The Galle town police station can't yet figure out who needs to be arrested for one or another offense because the crime reports have been lost and the investigation books damaged. That problem is worsened by the destruction of warrant records at the criminal court, and by the fact that most police officers are far too busy providing security for relief and cleanup workers to begin recreating lost files.
"We can't execute warrants because the police are engaged in all this other business," said Pradeep Jayathilake, a magistrate presiding over criminal cases here.
Court paperwork
At the district court, hundreds of land disputes, divorce cases and other lawsuits will have to be reconstituted from memory by the parties involved because the paperwork for pending cases happened to be stored on the lower shelves, submerged by the tsunami; records of older cases remained dry on the higher shelves.

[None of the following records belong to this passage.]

[src/rtl/host_cmd_tx.sv]
// host_cmd_tx: serializes WRITE/READ/ALU_OP/ALU_NOP commands as UART frames (start, data LSB-first, opt. parity, stop).
// Latency: TX_OUT carries the start bit from the edge after accept; a command lasts N*(DATA_WIDTH+2+PAR_EN)*P clocks.
// Backpressure: cmd_ready only in IDLE, cmd_valid while busy is dropped; INTER_FRAME_GAP_EN adds a P-clock idle gap between frames.
module host_cmd_tx #(
    parameter int DATA_WIDTH     = 8,
    parameter int PRESCALE_WIDTH = 5,
    parameter int ADDR_SIZE      = 4,
    parameter int ALU_FUN_WIDTH  = 4
) (
    input  logic                      CLK,
    input  logic                      rst_n,
    input  logic                      cmd_valid,
    input  logic [1:0]                cmd_type,
    input  logic [ADDR_SIZE-1:0]      addr,
    input  logic [DATA_WIDTH-1:0]     wr_data,
    input  logic [DATA_WIDTH-1:0]     op_a,
    input  logic [DATA_WIDTH-1:0]     op_b,
    input  logic [ALU_FUN_WIDTH-1:0]  alu_fun,
    input  logic                      PAR_EN,
    input  logic                      PAR_TYP,
    input  logic [PRESCALE_WIDTH-1:0] prescale,
    output logic                      cmd_ready,
    output logic                      TX_OUT,
    output logic                      busy,
    output logic                      byte_done,
    output logic                      cmd_done
);

    localparam int BIT_W = (DATA_WIDTH > 1) ? $clog2(DATA_WIDTH) : 1;

`ifdef INTER_FRAME_GAP_EN
    typedef enum logic [2:0] {S_IDLE, S_START, S_DATA, S_PARITY, S_STOP, S_GAP} state_t;
`else
    typedef enum logic [2:0] {S_IDLE, S_START, S_DATA, S_PARITY, S_STOP} state_t;
`endif

    typedef struct packed {
        logic [1:0]                cmd_type;
        logic [ADDR_SIZE-1:0]      addr;
        logic [DATA_WIDTH-1:0]     wr_data;
        logic [DATA_WIDTH-1:0]     op_a;
        logic [DATA_WIDTH-1:0]     op_b;
        logic [ALU_FUN_WIDTH-1:0]  alu_fun;
        logic                      par_en;
        logic                      par_typ;
        logic [PRESCALE_WIDTH-1:0] prescale;
    } cmd_t;

    state_t                    state_q, state_d;
    cmd_t                      cmd_q, cmd_d;
    logic [PRESCALE_WIDTH-1:0] cnt_q, cnt_d;
    logic [BIT_W-1:0]          bit_q, bit_d;
    logic [1:0]                byte_q, byte_d;
    logic                      tx_q, tx_d;

    logic [PRESCALE_WIDTH-1:0] p_last;
    logic [1:0]                n_last;
    logic                      bit_end;
    logic                      last_byte;
    logic [DATA_WIDTH-1:0]     cur_byte_d;

    function automatic logic [DATA_WIDTH-1:0] frame_byte(input cmd_t c, input logic [1:0] idx);
        logic [DATA_WIDTH-1:0] b;
        b = '0;
        case (c.cmd_type)
            2'd0: case (idx)
                2'd0:    b = DATA_WIDTH'(8'hAA);
                2'd1:    b = DATA_WIDTH'(c.addr);
                default: b = c.wr_data;
            endcase
            2'd1: b = (idx == 2'd0) ? DATA_WIDTH'(8'hBB) : DATA_WIDTH'(c.addr);
            2'd2: case (idx)
                2'd0:    b = DATA_WIDTH'(8'hCC);
                2'd1:    b = c.op_a;
                2'd2:    b = c.op_b;
                default: b = DATA_WIDTH'(c.alu_fun);
            endcase
            default: b = (idx == 2'd0) ? DATA_WIDTH'(8'hDD) : DATA_WIDTH'(c.alu_fun);
        endcase
        return b;
    endfunction

    // prescale 0 behaves as 1: the last count of a bit is then 0
    assign p_last    = (cmd_q.prescale == '0) ? '0 : cmd_q.prescale - PRESCALE_WIDTH'(1);
    assign bit_end   = (cnt_q == p_last);
    assign n_last    = (cmd_q.cmd_type == 2'd0) ? 2'd2 :
                       (cmd_q.cmd_type == 2'd2) ? 2'd3 : 2'd1;
    assign last_byte = (byte_q == n_last);

    always_comb begin
        state_d = state_q;
        cmd_d   = cmd_q;
        cnt_d   = cnt_q;
        bit_d   = bit_q;
        byte_d  = byte_q;
        if (state_q != S_IDLE) begin
            cnt_d = bit_end ? '0 : cnt_q + PRESCALE_WIDTH'(1);
        end
        case (state_q)
            S_IDLE: begin
                if (cmd_valid) begin
                    state_d          = S_START;
                    cmd_d.cmd_type   = cmd_type;
                    cmd_d.addr       = addr;
                    cmd_d.wr_data    = wr_data;
                    cmd_d.op_a       = op_a;
                    cmd_d.op_b       = op_b;
                    cmd_d.alu_fun    = alu_fun;
                    cmd_d.par_en     = PAR_EN;
                    cmd_d.par_typ    = PAR_TYP;
                    cmd_d.prescale   = prescale;
                    cnt_d            = '0;
                    bit_d            = '0;
                    byte_d           = '0;
                end
            end
            S_START: begin
                if (bit_end) begin
                    state_d = S_DATA;
                    bit_d   = '0;
                end
            end
            S_DATA: begin
                if (bit_end) begin
                    if (bit_q == BIT_W'(DATA_WIDTH - 1)) begin
                        state_d = cmd_q.par_en ? S_PARITY : S_STOP;
                    end else begin
                        bit_d = bit_q + BIT_W'(1);
                    end
                end
            end
            S_PARITY: begin
                if (bit_end) state_d = S_STOP;
            end
            S_STOP: begin
                if (bit_end) begin
                    if (last_byte) begin
                        state_d = S_IDLE;
                    end else begin
                        byte_d  = byte_q + 2'd1;
`ifdef INTER_FRAME_GAP_EN
                        state_d = S_GAP;
`else
                        state_d = S_START;
`endif
                    end
                end
            end
`ifdef INTER_FRAME_GAP_EN
            S_GAP: begin
                if (bit_end) state_d = S_START;
            end
`endif
            default: state_d = S_IDLE;
        endcase

        // TX_OUT is registered, so it is computed from the state being entered
        cur_byte_d = frame_byte(cmd_d, byte_d);
        case (state_d)
            S_START:  tx_d = 1'b0;
            S_DATA:   tx_d = cur_byte_d[bit_d];
            S_PARITY: tx_d = (^cur_byte_d) ^ cmd_d.par_typ;
            default:  tx_d = 1'b1;
        endcase
    end

    always_ff @(posedge CLK or negedge rst_n) begin
        if (!rst_n) begin
            state_q <= S_IDLE;
            cmd_q   <= '0;
            cnt_q   <= '0;
            bit_q   <= '0;
            byte_q  <= '0;
            tx_q    <= 1'b1;
        end else begin
            state_q <= state_d;
            cmd_q   <= cmd_d;
            cnt_q   <= cnt_d;
            bit_q   <= bit_d;
            byte_q  <= byte_d;
            tx_q    <= tx_d;
        end
    end

    assign cmd_ready = (state_q == S_IDLE);
    assign busy      = !cmd_ready;
    assign byte_done = (state_q == S_STOP) && bit_end;
    assign cmd_done  = byte_done && last_byte;
    assign TX_OUT    = tx_q;

endmodule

"These files are all wet with salt water. Do you have any methods to dry these things?" District Judge K. B. K. Hirimburegama said, looking at water-damaged papers stacked on his desk. "To my knowledge, you have to wash it with pure water and dry it" -- but the court lacks the resources to do so.
The elections office lost all the voter lists dating back to 1978, though officials said that with time, they will be able to recreate them thanks to copies in the archives in Colombo. But officials will also be required to make a cool, bureaucratic culling of the living from the dead.
At the rent board, the records of landlord-tenant disputes were totally destroyed, and workers there are unsure of what to do about it. Plus, many of the houses being fought over have been reduced to rubble.
Back at the courts, at least some plaintiffs, defendants and some of the accused but yet-to-be-tried -- if their names and deeds and misdeeds can be determined -- might have died in the same tsunami that damaged their records.
"We don't know how many people died because of this thing, how many litigants died because of this thing," said Jayathilake, the magistrate.
Among the thousands of paychecks and deposit slips and new account openings and mortgages and lease obligations being dried and sorted and ironed at the Commercial Bank branch -- just one of several banks here -- some might well belong to any of the nearly 4,800 dead or missing in the district.
Vault flooded
The checks and deposit slips, left over from the last day of business before the Christmas weekend, were locked in the vault waiting to be keyed into computers the week after Christmas. The vault was flooded and the time lock had to be forced open by the company that made it, bank officials said, but the records and money inside were salvageable.
Yesterday some of the checks and slips were laid out on a blue tarp to bake in the sun in the back yard of the other Galle branch, protected from the tsunami because it was surrounded by the high walls of a 400-year-old colonial fort.
Here, 21-year-old Hasanka Jhalindra, who normally is responsible for online check processing, was trying to match up the drying checks with the correct drying slips. Black smoke occasionally wafted over him from a fire burning a few yards away, where papers that could not be saved -- but which can be reconstructed from computer files -- were being destroyed.
In a spacious second-floor office, piles of water-damaged home mortgages and other loan documents were waiting to be ironed by bank employees Chaminda Gunawardena and Deemantha Punchihewa. They wore safety goggles and masks to protect themselves from the fumes.
It will take weeks to get through all of it, bank officials said. And the grim accounting of which records belong to the dead, and of what to do with them, is yet to come.